In today’s distributed systems landscape, observability is crucial for understanding and debugging complex applications. Today, I’m excited to share details about otel-worker. Think of it as an OpenTelemetry collector, but without the YAML complexity and heavy infrastructure.
We built otel-worker after encountering some persistent latency with Cloudflare’s D1, where the real bottleneck was elusive. We wanted a straightforward, powerful way to capture, store, and analyze our production traces.
There are existing OpenTelemetry observability solutions including Datadog (if you enjoy throwing money at problems), Baselime, and open source projects, but we decided to roll our own, written in Rust and specifically geared towards Cloudflare Workers. This has some key benefits:
- Traditional OpenTelemetry collectors require significant infrastructure
- Why process telemetry in
us-east-1
when you can can store them directly at the edge with Cloudflare’s D1 (we know; Cloudflare has not yet implemented read replicas for D1 yet) - No YAML
We chose Rust as it’s a team-favorite tool inside of Fiberplane and we like writing sharp tools in it, such as our TUI log tailing CLI, Fogwatch.
Alongside Rust, we use the Axum crate for our API. The code is split into
several crates: otel-worker
and otel-worker-core
. The otel-worker-core
crate contains all the shared code that is used by both the otel-worker
crate and our otel-worker-cli
application. The otel-worker
crate contains all
the specifics for running our OTLP ingestion code on Cloudflare.
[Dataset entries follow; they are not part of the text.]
This design comes from an exercise in tuning for small area on the open sky130 flow, not from production work.
At most, simulation tests tie the RTL to the original design; equivalence was not proved.
For run 1, only the layout was checked, not whether the RTL still works.
Power figures rest on the tool's default switching activity, not on a simulated workload.

===== run.sh =====
#!/bin/bash
# synth_recipe.tcl (not shown) runs the flow's synth.tcl, then flattens the netlist and writes it again
# the make line also repeats each setting of config.mk as NAME=value (left out here)
make -C /OpenROAD-flow-scripts/flow DESIGN_CONFIG=/design/flow/config.mk WORK_HOME=/design/flow/orfs CLKGATE_MAP_FILE= SYNTH_SCRIPT=/design/flow/synth_recipe.tcl finish

===== config.mk =====
export PLATFORM = sky130hd
export DESIGN_NAME = multi_color_centroid_tracker
export DESIGN_NICKNAME = multi_color_centroid_tracker
export VERILOG_FILES = /design/flow/design.v
export SDC_FILE = /design/flow/constraint.sdc
export NUM_CORES = 4
export LEC_CHECK = 0
export CAP_MARGIN = 20
export CORE_MARGIN = 2
export CORE_UTILIZATION = 40
export CTS_BUF_LIST = sky130_fd_sc_hd__clkbuf_4
export SLEW_MARGIN = 20

===== constraint.sdc =====
create_clock -name core_clock -period 8.0 [get_ports {iCLK}]
set_input_delay 1.6000 -clock core_clock [delete_from_list [all_inputs] [get_ports {iCLK}]]
set_output_delay 1.6000 -clock core_clock [all_outputs]
set_load 0.01 [all_outputs]

===== design.v =====
module multi_color_centroid_tracker #(
  parameter int NUM_COLORS = 2,
  parameter int DATA_W     = 12,
  parameter int COORD_W    = 16,
  parameter int CNT_W      = 24,
  parameter int SUM_W      = 40,
  parameter int MIN_PIXELS = 64,
  localparam int SEL_W     = (NUM_COLORS > 1) ? $clog2(NUM_COLORS) : 1,
  localparam int C_W       = DATA_W / 3
) (
  input  logic                          iCLK,
  input  logic                          iRST,
  input  logic                          iEN,
  input  logic                          iFVAL,
  input  logic                          iDATA_VAL,
  input  logic [DATA_W-1:0]             iDATA,
  input  logic [COORD_W-1:0]            iX_Cont,
  input  logic [COORD_W-1:0]            iY_Cont,
  input  logic                          iCFG_WE,
  input  logic [SEL_W-1:0]              iCFG_SEL,
  input  logic [DATA_W-1:0]             iCFG_MEAN,
  input  logic [C_W-1:0]                iCFG_THRESH,
  output logic [NUM_COLORS-1:0]         oOBJ_VAL,
  output logic [NUM_COLORS*COORD_W-1:0] oX_POS,
  output logic [NUM_COLORS*COORD_W-1:0] oY_POS,
  output logic                          oDONE,
  output logic                          oBUSY,
  output logic                          oOVERRUN
);
  localparam int               BIT_W    = $clog2(SUM_W);
  localparam logic [BIT_W-1:0] LAST_BIT = BIT_W'(SUM_W - 1);
  localparam int               Q_W      = SUM_W - CNT_W;    
  localparam int               CL_W     = 8;                
  localparam int               SL_W     = CL_W + COORD_W;   
  localparam int               SH_W     = SUM_W - SL_W;
  localparam int               CH_W     = CNT_W - CL_W;
  typedef enum logic [2:0] {S_IDLE, S_DIV_X, S_DIV_Y, S_NEXT, S_DONE} state_t;
  function automatic logic [C_W-1:0] abs_diff(input logic [C_W-1:0] a, input logic [C_W-1:0] b);
    abs_diff = (a >= b) ? (a - b) : (b - a);
  endfunction
  function automatic logic color_match(input logic [DATA_W-1:0] pix,
                                       input logic [DATA_W-1:0] mean,
                                       input logic [C_W-1:0]    thr);
    logic ok;
    ok = 1'b1;
    for (int c = 0; c < 3; c++) begin
      if (abs_diff(pix[c*C_W +: C_W], mean[c*C_W +: C_W]) > thr) ok = 1'b0;
    end
    color_match = ok;
  endfunction
  state_t state_q, state_d;
  logic   busy;
  assign busy = (state_q != S_IDLE);
  logic fval_q, fall_q, frame_rise, clr_lo, clr_hi;
  assign frame_rise = iFVAL & ~fval_q;
  assign clr_lo     = frame_rise | fall_q;
  assign clr_hi     = (frame_rise & ~busy & ~fall_q) | (state_q == S_DONE);
  logic [1:0][DATA_W-1:0] stg_mean_q, stg_mean_d, act_mean_q;
  logic [1:0][C_W-1:0]    stg_thr_q, stg_thr_d, act_thr_q;
  always_comb begin
    stg_mean_d = stg_mean_q;
    stg_thr_d  = stg_thr_q;
    if (iRST) begin
      stg_mean_d = '0;
      stg_thr_d  = '0;
    end else if (iCFG_WE) begin
      stg_mean_d[iCFG_SEL] = iCFG_MEAN;
      stg_thr_d[iCFG_SEL]  = iCFG_THRESH;
    end
  end
  always_ff @(posedge iCLK) begin
    stg_mean_q <= stg_mean_d;
    stg_thr_q  <= stg_thr_d;
    if (iRST || !iFVAL) begin
      act_mean_q <= stg_mean_d;
      act_thr_q  <= stg_thr_d;
    end
  end
  logic [1:0] match, acc_inc;
  logic [1:0][SUM_W-1:0] acc_x_q, acc_y_q;
  logic [1:0][CNT_W-1:0] acc_cnt_q;
  logic [1:0]            acc_ovf_q;
  always_comb begin
    for (int k = 0; k < 2; k++) begin
      match[k]   = iEN & iFVAL & iDATA_VAL & color_match(iDATA, act_mean_q[k], act_thr_q[k]);
      acc_inc[k] = match[k] & (clr_lo | ~&acc_cnt_q[k]);
    end
  end
  logic                  ch_q;
  logic [BIT_W-1:0]      bit_q;
  logic [1:0][SL_W-1:0]  op_xl_q, op_yl_q;
  logic [1:0][CL_W-1:0]  op_cl_q;
  logic [1:0]            op_val_q;
  logic                  capture, ch_valid, step, div_ge;
  logic [1:0]            step_x, step_y;
  logic [CNT_W:0]        w_top;
  logic [CNT_W-1:0]      d_cur, rem_new;
  logic [CNT_W:0]        rem_sh;
  logic [CNT_W+1:0]      diff;
  assign capture  = fall_q && !busy;
  assign ch_valid = op_val_q[ch_q];
  assign step     = ((state_q == S_DIV_X) || (state_q == S_DIV_Y)) && ch_valid &&
                    (bit_q < BIT_W'(Q_W));
  always_comb begin
    for (int k = 0; k < 2; k++) begin
      step_x[k] = step && (ch_q == k) && (state_q == S_DIV_X);
      step_y[k] = step && (ch_q == k) && (state_q == S_DIV_Y);
    end
    w_top   = (state_q == S_DIV_Y) ? {acc_y_q[ch_q][SUM_W-1:SL_W], op_yl_q[ch_q][SL_W-1:Q_W-1]}
                                   : {acc_x_q[ch_q][SUM_W-1:SL_W], op_xl_q[ch_q][SL_W-1:Q_W-1]};
    d_cur   = {acc_cnt_q[ch_q][CNT_W-1:CL_W], op_cl_q[ch_q]};
    rem_sh  = w_top;
    diff    = {1'b0, rem_sh} - {2'b0, d_cur};
    div_ge  = ~diff[CNT_W+1];
    rem_new = div_ge ? diff[CNT_W-1:0] : rem_sh[CNT_W-1:0];
  end
  always_ff @(posedge iCLK) begin
    for (int k = 0; k < 2; k++) begin
      logic [SL_W:0] xl, yl;
      logic [CL_W:0] cl;
      xl = {1'b0, clr_lo ? '0 : acc_x_q[k][SL_W-1:0]} + (acc_inc[k] ? (SL_W+1)'(iX_Cont) : '0);
      yl = {1'b0, clr_lo ? '0 : acc_y_q[k][SL_W-1:0]} + (acc_inc[k] ? (SL_W+1)'(iY_Cont) : '0);
      cl = {1'b0, clr_lo ? '0 : acc_cnt_q[k][CL_W-1:0]} + (CL_W+1)'(acc_inc[k]);
      acc_x_q[k][SL_W-1:0]   <= xl[SL_W-1:0];
      acc_y_q[k][SL_W-1:0]   <= yl[SL_W-1:0];
      acc_cnt_q[k][CL_W-1:0] <= cl[CL_W-1:0];
      if (step_x[k]) acc_x_q[k][SUM_W-1:SL_W] <= rem_new[CNT_W-1:SL_W-Q_W];
      else acc_x_q[k][SUM_W-1:SL_W] <= (clr_hi ? '0 : acc_x_q[k][SUM_W-1:SL_W]) + SH_W'(xl[SL_W]);
      if (step_y[k]) acc_y_q[k][SUM_W-1:SL_W] <= rem_new[CNT_W-1:SL_W-Q_W];
      else acc_y_q[k][SUM_W-1:SL_W] <= (clr_hi ? '0 : acc_y_q[k][SUM_W-1:SL_W]) + SH_W'(yl[SL_W]);
      acc_cnt_q[k][CNT_W-1:CL_W] <= (clr_hi ? '0 : acc_cnt_q[k][CNT_W-1:CL_W]) + CH_W'(cl[CL_W]);
      acc_ovf_q[k] <= (~clr_lo & acc_ovf_q[k]) | (match[k] & ~acc_inc[k]);
    end
  end
  always_ff @(posedge iCLK) begin
    for (int k = 0; k < 2; k++) begin
      if (capture) begin
        op_xl_q[k]  <= acc_x_q[k][SL_W-1:0];
        op_yl_q[k]  <= acc_y_q[k][SL_W-1:0];
        op_cl_q[k]  <= acc_cnt_q[k][CL_W-1:0];
        op_val_q[k] <= (acc_cnt_q[k] >= CNT_W'(MIN_PIXELS)) && !acc_ovf_q[k];
      end else begin
        if (step_x[k]) op_xl_q[k] <= {rem_new[SL_W-Q_W-1:0], op_xl_q[k][Q_W-2:0], div_ge};
        if (step_y[k]) op_yl_q[k] <= {rem_new[SL_W-Q_W-1:0], op_yl_q[k][Q_W-2:0], div_ge};
      end
    end
  end
  always_comb begin
    state_d = state_q;
    case (state_q)
      S_IDLE:  if (fall_q) state_d = S_DIV_X;
      S_DIV_X: begin
        if (!ch_valid)              state_d = S_NEXT;
        else if (bit_q == LAST_BIT) state_d = S_DIV_Y;
      end
      S_DIV_Y: if (bit_q == LAST_BIT) state_d = S_NEXT;
      S_NEXT:  state_d = ch_q ? S_DONE : S_DIV_X;
      S_DONE:  state_d = S_IDLE;
      default: state_d = S_IDLE;
    endcase
  end
  assign oBUSY    = busy;
  assign oDONE    = (state_q == S_DONE);
  assign oOVERRUN = fall_q && busy;
  always_ff @(posedge iCLK) begin
    case (state_q)
      S_IDLE: begin
        ch_q  <= 1'b0;
        bit_q <= '0;
      end
      S_DIV_X, S_DIV_Y: begin
        if (ch_valid) bit_q <= (bit_q == LAST_BIT) ? '0 : bit_q + 1'b1;
      end
      S_NEXT: ch_q <= 1'b1;
      default: ;
    endcase
  end
  logic [1:0]              obj_val_q;
  logic [1:0][COORD_W-1:0] x_pos_q, y_pos_q;
  always_ff @(posedge iCLK) begin
    if (iRST) begin
      fval_q    <= 1'b0;
      fall_q    <= 1'b0;
      state_q   <= S_IDLE;
      obj_val_q <= '0;
      x_pos_q   <= '0;
      y_pos_q   <= '0;
    end else begin
      fval_q  <= iFVAL;
      fall_q  <= fval_q & ~iFVAL;
      state_q <= state_d;
      if (state_q == S_NEXT) begin
        obj_val_q[ch_q] <= ch_valid;
        x_pos_q[ch_q]   <= ch_valid ? op_xl_q[ch_q][COORD_W-1:0] : '0;
        y_pos_q[ch_q]   <= ch_valid ? op_yl_q[ch_q][COORD_W-1:0] : '0;
      end
    end
  end
  assign oOBJ_VAL = obj_val_q;
  assign oX_POS   = x_pos_q;
  assign oY_POS   = y_pos_q;
endmodule

==> results.json, run 1 <==
{
  "fmax_ghz": 0.132,
  "synth_fp_nets": 3054,
  "synth-compound-area-share": 0.131,
  "p_seq_frac": 0.309,
  "synthAdderAreaFrac": 0.0966,
  "hold_path_class": "register to register",
  "ios": 136,
  "power_switching_w": 0.00375,
  "synth-simple-area-share": 0.206,
  "fin_crit_sh": 0.944,
  "core_area_um2": 63300,
  "reg2reg_slack_ns": 1.20,
  "synthToLayoutAreaGrowth_pct": 22.4,
  "place_ws_ns": -0.907,
  "viasPerCell": 5.22,
  "drv_slew": 0,
  "seqCellArea_um2": 10900,
  "setup_viol": 0,
  "wl_met3_um": 3690,
  "fp-row-count": 92,
  "ant_nets": 0,
  "first_pass_iters": 5,
  "synth_top_family_by_area": "simple AND/OR/NAND/NOR gates",
  "yosys-top-cells-area": "dfxtp_1 24%, edfxtp_1 18%, ha_1 8.3%",
  "drive_gt1_frac": 0.178,
  "muxShareOfSynthArea": 0.0530,
  "tritoncts": "yes",
  "start_util": 0.406,
  "drt-total-wl_um": 70900,
  "multi_input_area_um2": 14200,
  "fin_tns_setup_ns": 0,
  "internal_power_w": 0.00598,
  "drcViolationCount": 0,
  "vias": 21600,
  "cp_max_fo": 4,
  "clk_pin_slew_ns": 0.07,
  "status": "no timing/DRC/antenna violations",
  "synth-seq-cells": 466,
  "syn_avg_cell_area_um2": 9.18,
  "path_class": "primary input to register",
  "cts_root_buf": "clkbuf_4",
  "worst_ep_required_time_ns": 8.90,
  "grt_start_max_net_pins": 85,
  "place_congestion": 0.906,
  "finalInstanceArea_um2": 31400,
  "irDropWorstVdd_mv": 0.427,
  "netlist_instances": 2799,
  "cts.htree.levels": 4,
  "synth_xor_area_frac": 0.0600,
  "worst_slack_ns": 0.444,
  "cts_buffer_depth": 3,
  "hold_viol_final": 0,
  "start_kind": "primary input",
  "io_buffer_count": 135,
  "seq_area_frac_synth": 0.423,
  "arrival_ns": 8.45,
  "chipWidth_um": 257,
  "combPwrFrac": 0.446,
  "cts.sinks": 466,
  "antenna_found_initial": 3,
  "ys.warnings.count": 1,
  "syn_area_um2": 25700,
  "grt_pass1_vias": 22200,
  "dr.max_layer_used": "met5",
  "nets": 3441,
  "p_leak_nw": 13.3,
  "power_density_nw_per_um2": 310,
  "placed_cell_area_um2": 29400,
  "grt_util_all_layers": 0.216,
  "skew_ns": 0.0674,
  "cp-end-kind": "register",
  "grt_pass1_wl_um": 115000,
  "slowest_delay_ns": 0.42,
  "dp_hpwl_um": 50900,
  "clkLatencyLatePin_ns": 1.00,
  "yosysTopAreaCell": "dfxtp_1",
  "crit_slowest_cell": "clkdlybuf4s50_1",
  "rsz0062_at_grt": "yes",
  "synth_top_cell_area_share": 0.244,
  "fillers": 6007,
  "drtIter0Drc": 1083,
  "ys.flop_type": "dfxtp_1",
  "drt-met1-wl_um": 31300,
  "dr_wl_met2_um": 33300,
  "synth_edf_count": 153,
  "ys_types": 74,
  "async_reset_ff_frac": 0,
  "worst_slew_pin_slew_ns": 0.993,
  "avgRoutedWirePerCell_um": 17.1,
  "swShare": 0.386,
  "cap_violations": 0,
  "dieArea_um2": 66200,
  "post-route-min-period_ns": 7.56,
  "overflow": 0,
  "slew_headroom": 0.338,
  "numCtsBuffers": 135,
  "die_h_um": 257,
  "clkPwrFrac": 0.245
}
[worst paths after layout]
kind | start | end | depth (start not counted)
min reg2reg | acc_cnt_q[0] | op_cl_q[0] | 0
max reg2reg | act_mean_q[12] | acc_x_q[76] | 40
min | acc_cnt_q[0] | op_cl_q[0] | 0
max | iDATA[0] | acc_x_q[36] | 40
[stage by stage]
| step | instances | power (W) | util | hold slack, ns |
|---|---|---|---|---|
| after CTS | 4139 | 0.00979 | 0.494 | 0.432 |
| after global placement | 3893 | 0.00728 | 0.465 | 0.415 |
| after global routing | 4144 | 0.0104 | 0.496 | 0.466 |
| after floorplan | 2799 | 0.00621 | - | 0.400 |
| after detailed placement | 3893 | 0.00736 | 0.465 | 0.410 |
| final | 4145 | 0.00973 | 0.496 | 0.430 |
[per-layer routing]
layer / GRT usage / vias to the layer above
met3: 0.0461 / 165
met1: 0.269 / 10300
met2: 0.356 / 541
met5: 0 / -
li1: - / 10700
met4: 0.0996 / 4
[logic make-up after synthesis]
| group | count (synthesis) |
|---|---|
| compound gates | 535 |
| xor+xnor | 176 |
| fa+ha+maj | 188 |
| buf+inv | 205 |
| flops | 466 |
| mux | 99 |
| simple gates | 1130 |
[final cells by class]
class	count	area share
timing repair buffer	370	0.0993
clock buffer	207	0.0495
tap	846	0.0337
clock inverter	39	0.00864
sequential	466	0.346
multi-input combinational	2128	0.453
antenna	4	0.000319
inverter	85	0.0102
[critical path: cells and delay by family]
family / cells / cell delay, ns
buffers and inverters: 7 / 1.06
adders and majority gates: 7 / 1.75
and+or+nand+nor: 11 / 1.46
muxes: 2 / 0.64
xor gates and xnor gates: 1 / 0.14
AOI/OAI and AO/OA: 12 / 1.81
[power groups by stage]
stage	combinational [W]	clock, W	sequential (W)
6_report	0.00434	0.00239	0.00301
5_1_grt	0.00479	0.00258	0.00303
4_1_cts	0.00433	0.00245	0.00301
3_5_place_dp	0.00430	0	0.00306
3_3_place_gp	0.00422	0	0.00305
2_1_floorplan	0.00320	0	0.00301
[cell usage in the layout, fill, tap and decap left out, drive strengths merged, types with 52 or more instances in the layout]
cell type / instances
nand3: 163
inv: 89
clkdlybuf4s50: 133
o21ai: 109
a21o: 80
and2: 151
clkbuf: 207
nand2: 485
ha: 171
xor2: 77
edfxtp: 153
dfxtp: 313
mux2i: 52
buf: 236
xnor2: 99
a21oi: 221
nor2: 142
[cells in the mapped netlist (all sizes together) (80+ instances only)]
cell    number
nand2      485
a21oi      221
ha         171
edfxtp     153
inv         85
and2       151
xnor2       99
nand3      163
clkbuf      97
a21o        80
dfxtp      313
nor2       142
o21ai      109
[timing repair]
| item | CTS | global route |
|---|---|---|
| resized for setup | 0 | 38 |
| buffers inserted | 0 | 2 |
| setup endpoints to repair | 0 | 33 |
| hold buffers | 0 | 0 |
==> run 2: changes to the inputs <==
--- a/design.v
+++ b/design.v
@@ -93,7 +93,7 @@
   logic [1:0]            op_val_q;
   logic                  capture, ch_valid, step, div_ge;
   logic [1:0]            step_x, step_y;
-  logic [CNT_W:0]        w_top;
+  logic [SUM_W-1:0]      w_cur, w_new;
   logic [CNT_W-1:0]      d_cur, rem_new;
   logic [CNT_W:0]        rem_sh;
   logic [CNT_W+1:0]      diff;
@@ -106,13 +106,14 @@
       step_x[k] = step && (ch_q == k) && (state_q == S_DIV_X);
       step_y[k] = step && (ch_q == k) && (state_q == S_DIV_Y);
     end
-    w_top   = (state_q == S_DIV_Y) ? {acc_y_q[ch_q][SUM_W-1:SL_W], op_yl_q[ch_q][SL_W-1:Q_W-1]}
-                                   : {acc_x_q[ch_q][SUM_W-1:SL_W], op_xl_q[ch_q][SL_W-1:Q_W-1]};
+    w_cur   = (state_q == S_DIV_Y) ? {acc_y_q[ch_q][SUM_W-1:SL_W], op_yl_q[ch_q]}
+                                   : {acc_x_q[ch_q][SUM_W-1:SL_W], op_xl_q[ch_q]};
     d_cur   = {acc_cnt_q[ch_q][CNT_W-1:CL_W], op_cl_q[ch_q]};
-    rem_sh  = w_top;
+    rem_sh  = {w_cur[SUM_W-1:Q_W], w_cur[Q_W-1]};
     diff    = {1'b0, rem_sh} - {2'b0, d_cur};
     div_ge  = ~diff[CNT_W+1];
     rem_new = div_ge ? diff[CNT_W-1:0] : rem_sh[CNT_W-1:0];
+    w_new   = {rem_new, w_cur[Q_W-2:0], div_ge};
   end
   always_ff @(posedge iCLK) begin
     for (int k = 0; k < 2; k++) begin
@@ -124,9 +125,9 @@
       acc_x_q[k][SL_W-1:0]   <= xl[SL_W-1:0];
       acc_y_q[k][SL_W-1:0]   <= yl[SL_W-1:0];
       acc_cnt_q[k][CL_W-1:0] <= cl[CL_W-1:0];
-      if (step_x[k]) acc_x_q[k][SUM_W-1:SL_W] <= rem_new[CNT_W-1:SL_W-Q_W];
+      if (step_x[k]) acc_x_q[k][SUM_W-1:SL_W] <= w_new[SUM_W-1:SL_W];
       else acc_x_q[k][SUM_W-1:SL_W] <= (clr_hi ? '0 : acc_x_q[k][SUM_W-1:SL_W]) + SH_W'(xl[SL_W]);
-      if (step_y[k]) acc_y_q[k][SUM_W-1:SL_W] <= rem_new[CNT_W-1:SL_W-Q_W];
+      if (step_y[k]) acc_y_q[k][SUM_W-1:SL_W] <= w_new[SUM_W-1:SL_W];
       else acc_y_q[k][SUM_W-1:SL_W] <= (clr_hi ? '0 : acc_y_q[k][SUM_W-1:SL_W]) + SH_W'(yl[SL_W]);
       acc_cnt_q[k][CNT_W-1:CL_W] <= (clr_hi ? '0 : acc_cnt_q[k][CNT_W-1:CL_W]) + CH_W'(cl[CL_W]);
       acc_ovf_q[k] <= (~clr_lo & acc_ovf_q[k]) | (match[k] & ~acc_inc[k]);
@@ -140,8 +141,8 @@
         op_cl_q[k]  <= acc_cnt_q[k][CL_W-1:0];
         op_val_q[k] <= (acc_cnt_q[k] >= CNT_W'(MIN_PIXELS)) && !acc_ovf_q[k];
       end else begin
-        if (step_x[k]) op_xl_q[k] <= {rem_new[SL_W-Q_W-1:0], op_xl_q[k][Q_W-2:0], div_ge};
-        if (step_y[k]) op_yl_q[k] <= {rem_new[SL_W-Q_W-1:0], op_yl_q[k][Q_W-2:0], div_ge};
+        if (step_x[k]) op_xl_q[k] <= w_new[SL_W-1:0];
+        if (step_y[k]) op_yl_q[k] <= w_new[SL_W-1:0];
       end
     end
   end
--- a/config.mk
+++ b/config.mk
@@ -8,5 +8,4 @@
 export CAP_MARGIN = 20
 export CORE_MARGIN = 2
 export CORE_UTILIZATION = 40
-export CTS_BUF_LIST = sky130_fd_sc_hd__clkbuf_4
 export SLEW_MARGIN = 20
==> results.json, run 2 <==
{
  "first_pass_iters": 7,
  "synth_fp_nets": 2998,
  "drt-total-wl_um": 75800,
  "final_cell_mix": "436 x nand2_1, 313 x dfxtp_1, 244 x buf_4, 201 x a21oi_1, 161 x ha_1",
  "antenna_found_initial": 1,
  "die_h_um": 257,
  "arrival_ns": 8.36,
  "combPwrFrac": 0.462,
  "overflow": 0,
  "hold_viol_final": 0,
  "crit_family": "compound AO/OA/AOI/OAI gates",
  "chipWidth_um": 257,
  "hold_path_class": "register to register",
  "yosysTopAreaCell": "dfxtp_1",
  "syn_area_um2": 25600,
  "clkLatencyLatePin_ns": 0.62,
  "worst_slew_pin_slew_ns": 0.932,
  "synth.most_common_cell": "nand2_1",
  "cts.sinks": 466,
  "worst_slack_ns": 0.158,
  "fin_crit_sh": 0.980,
  "crit_slowest_cell": "or4_4",
  "ys_types": 76,
  "ant_nets": 0,
  "met3_usage": 0.0492,
  "cp-end-kind": "register",
  "netlist_instances": 2743,
  "cts_buffer_depth": 3,
  "drive_gt1_frac": 0.154,
  "layout_commonest_cell": "nand2_1",
  "placed_cell_area_um2": 29500,
  "drcViolationCount": 0,
  "synth-seq-cells": 466,
  "hold_path_end": "op_cl_q[8]",
  "power_density_nw_per_um2": 321,
  "synth_top_cell_area_share": 0.244,
  "power_switching_w": 0.00405,
  "start_util": 0.406,
  "grt_util_all_layers": 0.224,
  "slew_headroom": 0.372,
  "seq_area_frac_synth": 0.424,
  "r2r_start": "act_mean_q[0]",
  "min_path_cells": 0,
  "p_leak_nw": 12.9,
  "finalInstanceArea_um2": 31600,
  "slowest_delay_ns": 0.57,
  "internal_power_w": 0.00609,
  "place_ws_ns": -1.34,
  "start_kind": "primary input",
  "numCtsBuffers": 50,
  "tritoncts": "yes",
  "dieArea_um2": 66100,
  "syn_avg_cell_area_um2": 9.34,
  "cts.htree.levels": 2,
  "cp_num_cells": 40,
  "drv_slew": 0,
  "synth_edf_count": 153,
  "cap_violations": 0,
  "async_reset_ff_frac": 0,
  "r2r-end": "acc_x_q[38]",
  "irDropWorstVdd_mv": 0.574,
  "viasPerCell": 5.40,
  "p_seq_frac": 0.305,
  "drtIter0Drc": 1486,
  "avgRoutedWirePerCell_um": 19.2,
  "hold_slack_ns": 0.437,
  "hold_path.startpoint": "acc_cnt_q[24]",
  "path_buf_inv": 9,
  "crit_top_cell": "ha_4",
  "cp_max_fo": 8,
  "setup_viol": 0,
  "ys.warnings.count": 1,
  "ys.flop_type": "dfxtp_1",
  "place_inst": 3846,
  "top_usage_layer": "met2",
  "grt_start_max_net_pins": 104,
  "dp_hpwl_um": 56100,
  "n_antenna_cell": 0,
  "worstRegToRegCells": 37,
  "reg2reg_slack_ns": 0.95,
  "skew_ns": 0.0398,
  "core_area_um2": 63200,
  "cts_hold_buf": 0,
  "swShare": 0.399,
  "grt_pass1_vias": 21300,
  "fin_tns_setup_ns": 0,
  "clkPwrFrac": 0.233,
  "grt_pass1_wl_um": 118000,
  "fmax_ghz": 0.128,
  "worst_ep_required_time_ns": 8.52,
  "grt_use_met1": 0.311,
  "fin_cells": 3955,
  "io_buffer_count": 135,
  "cts_root_buf": "clkbuf_16",
  "clk_pin_slew_ns": 0.06,
  "post-route-min-period_ns": 7.84,
  "path_class": "primary input to register",
  "vias": 21300,
  "nets": 3323,
  "yosys-top-cells-area": "dfxtp_1 24%, edfxtp_1 18%, ha_1 8.3%",
  "grt_use_met2": 0.350,
  "fp-row-count": 92,
  "place_congestion": 0.907,
  "yosys-top-cells-count": "436 x nand2_1, 313 x dfxtp_1, 212 x a21oi_1, 171 x ha_1, 160 x nor2_1",
  "synthToLayoutAreaGrowth_pct": 23.3,
  "status": "no timing/DRC/antenna violations",
  "ios": 136
}
run 2: per-stage QoR:
stage	total power, W	utilization
2_1_floorplan	0.00649	-
3_3_place_gp	0.00761	0.466
3_5_place_dp	0.00769	0.466
4_1_cts	0.0101	0.496
5_1_grt	0.0107	0.500
6_report	0.0101	0.500
run 2: final cells by class:
type	instances	area, um2
fill	5718	31600
clock inverter	24	298
tap	846	1060
multi-input combinational	2076	14400
inverter	88	337
sequential	466	10900
timing repair buffer	386	3300
clock buffer	69	1380
run 2: cell families (layout without fill, tap and decap cells):
logic type	after synthesis	after routing	share of synthesized area
and+or+nand+nor	1084	1084	0.200
AOI/OAI and AO/OA	513	513	0.124
muxes	100	100	0.0591
xor gates and xnor gates	191	191	0.0653
buffers and inverters	201	567	0.0307
adders and majority gates	188	188	0.0967
DFF	466	466	0.424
This includes: the workers-rs code, a Store implementation that targets
Cloudflare’s D1 database, and a WebSocket implementation that leverages
Durable Objects for maintaining persistent connections.
The otel-worker-cli
is our Swiss Army knife for interacting with the
otel-worker system, whether you’re developing locally or managing a
production deployment. At its core, it provides a local development server
that mimics the Cloudflare Worker environment, allowing you to test your
OpenTelemetry setup without deploying to the cloud. But where it really shines
is in its comprehensive set of management commands. Need to inspect your traces?
The CLI lets you list all traces or dive deep into specific spans with simple
commands like cargo cli client traces list
or cargo cli client spans get <trace-id> <span-id>
.
For cleanup operations, you can delete individual spans or entire traces just as
easily. The CLI also includes handy system management commands for tasks like database
cleanup, and for the debugging enthusiasts, there’s a hidden WebSocket monitoring tool
that lets you watch real-time trace updates as they flow through the system.
Getting started
The otel-worker
implements the OTLP/HTTP spec
and supports both JSON and Protocol Buffers encoding (gRPC is not supported).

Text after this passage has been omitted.